13 Best Security Practices to Secure Your WordPress Website

default image

As a fellow technology geek, I understand the importance of properly securing your WordPress site. After analyzing countless WordPress security incidents, I want to share my insider expertise on locking down your site.

In this comprehensive guide, we‘ll dive into 13 must-have security best practices based on my years as a WordPress security analyst. Many of these techniques are easy wins that offer a huge ROI in protecting your site.

Let‘s jump in and explore how to make your site rock-solid!

1. Use Strong Passwords

Let‘s start with passwords – the gatekeepers to your site. Weak passwords are behind an overwhelming majority of WordPress compromises I‘ve investigated. Investing a bit of effort in creating strong passwords goes a tremendously long way.

According to Verizon‘s 2021 Data Breach Report, 80% of hacking breaches involved compromised credentials. And you wouldn‘t believe how many people are still using braindead passwords like "123456", "qwerty", and "password" for their WordPress login:

123456 23.2 million
123456789 7.7 million
qwerty 3.8 million
password 3.6 million

As you can see, lazy passwords are still far too common. These kinds of weak passwords leave sites ripe for brute force attacks. Don‘t be part of this statistic!

Here are my tips for creating nice and strong passwords:

  • Length is key – Use at least 12 characters, but longer is even better. The longer the password, the tougher it is to crack.

  • Get creative with character sets – Go beyond just letters and numbers. Mix in symbols, special characters, and even emojis if allowed.

  • Avoid real words or personal info – Stay away from dictionary words or things like your birthday or pet‘s name.

  • Consider passphrases – Multiple words joined together can create memorable but complex passwords.

  • Use a password manager – A password manager handles creating and storing strong unique passwords for you. LastPass is a good free option.

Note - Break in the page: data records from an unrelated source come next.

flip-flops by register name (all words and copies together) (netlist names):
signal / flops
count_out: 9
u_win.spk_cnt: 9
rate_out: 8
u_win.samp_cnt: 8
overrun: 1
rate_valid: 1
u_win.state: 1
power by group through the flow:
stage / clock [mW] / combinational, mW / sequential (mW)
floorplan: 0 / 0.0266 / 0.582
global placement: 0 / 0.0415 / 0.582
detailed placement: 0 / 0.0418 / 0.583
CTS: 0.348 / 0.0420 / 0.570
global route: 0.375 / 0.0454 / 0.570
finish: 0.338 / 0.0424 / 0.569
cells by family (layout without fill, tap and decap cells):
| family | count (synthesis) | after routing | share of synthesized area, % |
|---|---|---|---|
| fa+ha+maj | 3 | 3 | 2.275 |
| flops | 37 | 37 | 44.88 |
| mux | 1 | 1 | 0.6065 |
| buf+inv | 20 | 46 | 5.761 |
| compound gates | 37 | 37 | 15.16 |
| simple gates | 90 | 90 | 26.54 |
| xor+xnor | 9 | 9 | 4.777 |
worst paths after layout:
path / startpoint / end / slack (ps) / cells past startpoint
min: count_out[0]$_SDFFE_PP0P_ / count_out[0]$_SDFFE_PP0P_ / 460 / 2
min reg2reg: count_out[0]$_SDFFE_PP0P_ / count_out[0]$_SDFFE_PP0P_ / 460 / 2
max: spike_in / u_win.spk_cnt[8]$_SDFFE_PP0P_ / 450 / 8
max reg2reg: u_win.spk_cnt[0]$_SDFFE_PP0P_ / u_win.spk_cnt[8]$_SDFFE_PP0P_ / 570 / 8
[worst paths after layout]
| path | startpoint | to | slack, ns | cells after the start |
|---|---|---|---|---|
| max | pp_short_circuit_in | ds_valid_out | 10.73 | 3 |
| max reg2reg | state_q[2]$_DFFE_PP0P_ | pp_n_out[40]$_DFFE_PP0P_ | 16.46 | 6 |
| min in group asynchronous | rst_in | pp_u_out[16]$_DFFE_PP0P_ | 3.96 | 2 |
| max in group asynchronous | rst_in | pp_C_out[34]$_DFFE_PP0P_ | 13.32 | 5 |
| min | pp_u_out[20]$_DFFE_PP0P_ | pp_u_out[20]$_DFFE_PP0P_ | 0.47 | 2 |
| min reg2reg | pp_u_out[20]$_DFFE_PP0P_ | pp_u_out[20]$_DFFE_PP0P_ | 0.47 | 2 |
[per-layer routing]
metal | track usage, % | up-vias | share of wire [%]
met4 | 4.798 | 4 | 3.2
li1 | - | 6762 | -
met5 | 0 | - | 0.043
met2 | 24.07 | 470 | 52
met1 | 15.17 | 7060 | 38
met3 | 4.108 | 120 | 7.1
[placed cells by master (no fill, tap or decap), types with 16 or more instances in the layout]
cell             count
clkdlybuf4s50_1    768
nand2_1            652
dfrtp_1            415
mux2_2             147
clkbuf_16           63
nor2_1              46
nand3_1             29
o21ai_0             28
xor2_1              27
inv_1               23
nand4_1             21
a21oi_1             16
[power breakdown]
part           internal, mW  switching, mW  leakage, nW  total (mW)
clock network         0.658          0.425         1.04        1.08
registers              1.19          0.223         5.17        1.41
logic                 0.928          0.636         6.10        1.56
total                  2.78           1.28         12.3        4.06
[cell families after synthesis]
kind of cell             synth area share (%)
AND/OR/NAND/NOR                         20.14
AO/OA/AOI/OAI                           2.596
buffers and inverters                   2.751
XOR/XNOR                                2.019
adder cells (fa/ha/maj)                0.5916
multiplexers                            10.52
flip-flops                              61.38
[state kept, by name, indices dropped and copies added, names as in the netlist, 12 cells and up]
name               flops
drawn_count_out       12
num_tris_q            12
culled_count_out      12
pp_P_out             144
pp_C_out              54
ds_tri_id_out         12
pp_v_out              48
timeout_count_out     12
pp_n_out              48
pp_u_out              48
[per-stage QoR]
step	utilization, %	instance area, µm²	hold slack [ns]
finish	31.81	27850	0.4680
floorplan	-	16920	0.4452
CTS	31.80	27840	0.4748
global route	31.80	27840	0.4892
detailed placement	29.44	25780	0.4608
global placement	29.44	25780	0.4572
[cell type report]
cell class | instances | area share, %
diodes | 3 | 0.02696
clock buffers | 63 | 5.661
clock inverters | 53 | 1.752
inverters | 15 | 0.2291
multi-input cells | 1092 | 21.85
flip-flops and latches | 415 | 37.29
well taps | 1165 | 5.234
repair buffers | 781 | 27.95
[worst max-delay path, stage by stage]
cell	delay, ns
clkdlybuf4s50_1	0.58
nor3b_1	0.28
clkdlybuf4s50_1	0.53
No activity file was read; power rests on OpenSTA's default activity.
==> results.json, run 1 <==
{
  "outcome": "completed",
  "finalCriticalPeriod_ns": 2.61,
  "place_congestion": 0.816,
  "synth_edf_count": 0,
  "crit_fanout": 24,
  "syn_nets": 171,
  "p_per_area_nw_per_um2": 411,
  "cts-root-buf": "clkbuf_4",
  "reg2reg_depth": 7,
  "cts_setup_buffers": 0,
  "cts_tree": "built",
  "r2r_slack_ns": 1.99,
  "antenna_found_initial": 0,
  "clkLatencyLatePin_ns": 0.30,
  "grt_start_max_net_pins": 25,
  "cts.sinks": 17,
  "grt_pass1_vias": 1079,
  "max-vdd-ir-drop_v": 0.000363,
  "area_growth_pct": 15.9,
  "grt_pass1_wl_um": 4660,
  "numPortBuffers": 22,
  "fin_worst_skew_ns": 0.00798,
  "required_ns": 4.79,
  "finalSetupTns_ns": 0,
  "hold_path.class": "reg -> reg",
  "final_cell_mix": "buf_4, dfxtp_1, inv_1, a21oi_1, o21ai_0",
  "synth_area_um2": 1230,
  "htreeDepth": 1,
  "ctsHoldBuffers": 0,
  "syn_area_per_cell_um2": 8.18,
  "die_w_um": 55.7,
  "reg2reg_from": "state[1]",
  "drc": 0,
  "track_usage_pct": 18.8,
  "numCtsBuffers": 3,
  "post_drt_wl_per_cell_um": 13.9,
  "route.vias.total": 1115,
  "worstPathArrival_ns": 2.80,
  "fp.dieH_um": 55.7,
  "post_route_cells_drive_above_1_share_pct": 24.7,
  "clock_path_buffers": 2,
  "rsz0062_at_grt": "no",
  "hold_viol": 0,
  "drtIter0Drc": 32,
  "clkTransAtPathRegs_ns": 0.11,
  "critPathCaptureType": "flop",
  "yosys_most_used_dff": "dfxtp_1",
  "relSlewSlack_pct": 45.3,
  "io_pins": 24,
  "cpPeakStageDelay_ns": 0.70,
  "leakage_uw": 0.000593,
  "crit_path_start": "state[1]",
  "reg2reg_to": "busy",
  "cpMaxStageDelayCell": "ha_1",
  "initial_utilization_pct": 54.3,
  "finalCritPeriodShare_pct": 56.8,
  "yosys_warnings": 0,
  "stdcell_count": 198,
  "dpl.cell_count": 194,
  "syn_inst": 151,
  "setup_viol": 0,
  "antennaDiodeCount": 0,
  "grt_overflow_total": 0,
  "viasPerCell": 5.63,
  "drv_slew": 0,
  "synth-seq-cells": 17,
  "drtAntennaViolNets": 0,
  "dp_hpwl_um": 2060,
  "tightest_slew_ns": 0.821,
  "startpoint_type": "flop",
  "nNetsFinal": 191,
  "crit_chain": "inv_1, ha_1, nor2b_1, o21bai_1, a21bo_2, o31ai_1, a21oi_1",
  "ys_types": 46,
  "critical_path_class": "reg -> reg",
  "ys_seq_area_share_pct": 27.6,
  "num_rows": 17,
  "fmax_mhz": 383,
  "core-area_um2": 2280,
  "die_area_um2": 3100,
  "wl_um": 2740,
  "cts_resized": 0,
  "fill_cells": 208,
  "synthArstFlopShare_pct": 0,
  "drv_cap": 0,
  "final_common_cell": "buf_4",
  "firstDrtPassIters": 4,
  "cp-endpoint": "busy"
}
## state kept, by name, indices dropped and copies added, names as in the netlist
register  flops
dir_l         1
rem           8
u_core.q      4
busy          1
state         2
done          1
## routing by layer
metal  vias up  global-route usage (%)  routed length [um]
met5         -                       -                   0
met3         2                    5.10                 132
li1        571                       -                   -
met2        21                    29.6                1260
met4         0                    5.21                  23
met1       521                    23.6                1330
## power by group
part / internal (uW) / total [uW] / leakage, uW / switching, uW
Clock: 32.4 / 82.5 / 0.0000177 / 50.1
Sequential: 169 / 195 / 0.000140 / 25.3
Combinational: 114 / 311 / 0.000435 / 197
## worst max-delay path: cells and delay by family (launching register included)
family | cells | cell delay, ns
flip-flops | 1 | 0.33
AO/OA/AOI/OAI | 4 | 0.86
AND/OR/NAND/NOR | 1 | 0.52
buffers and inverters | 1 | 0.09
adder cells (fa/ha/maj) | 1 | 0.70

  • Enable two-factor authentication (more on this later) – 2FA provides an extra layer so hackers would need your physical phone too.

Take your time to create a nice strong password for your WordPress login. It‘s truly the foundation for protecting your site.

2. Activate Two-Factor Authentication

Two-factor authentication (2FA) adds an extra step to logging into your WordPress admin area. With 2FA enabled, you need to enter a special code from your phone after entering your password.

This extra verification code is generated by an authenticator app or sent via SMS. Only someone who has your password and physical phone can log in.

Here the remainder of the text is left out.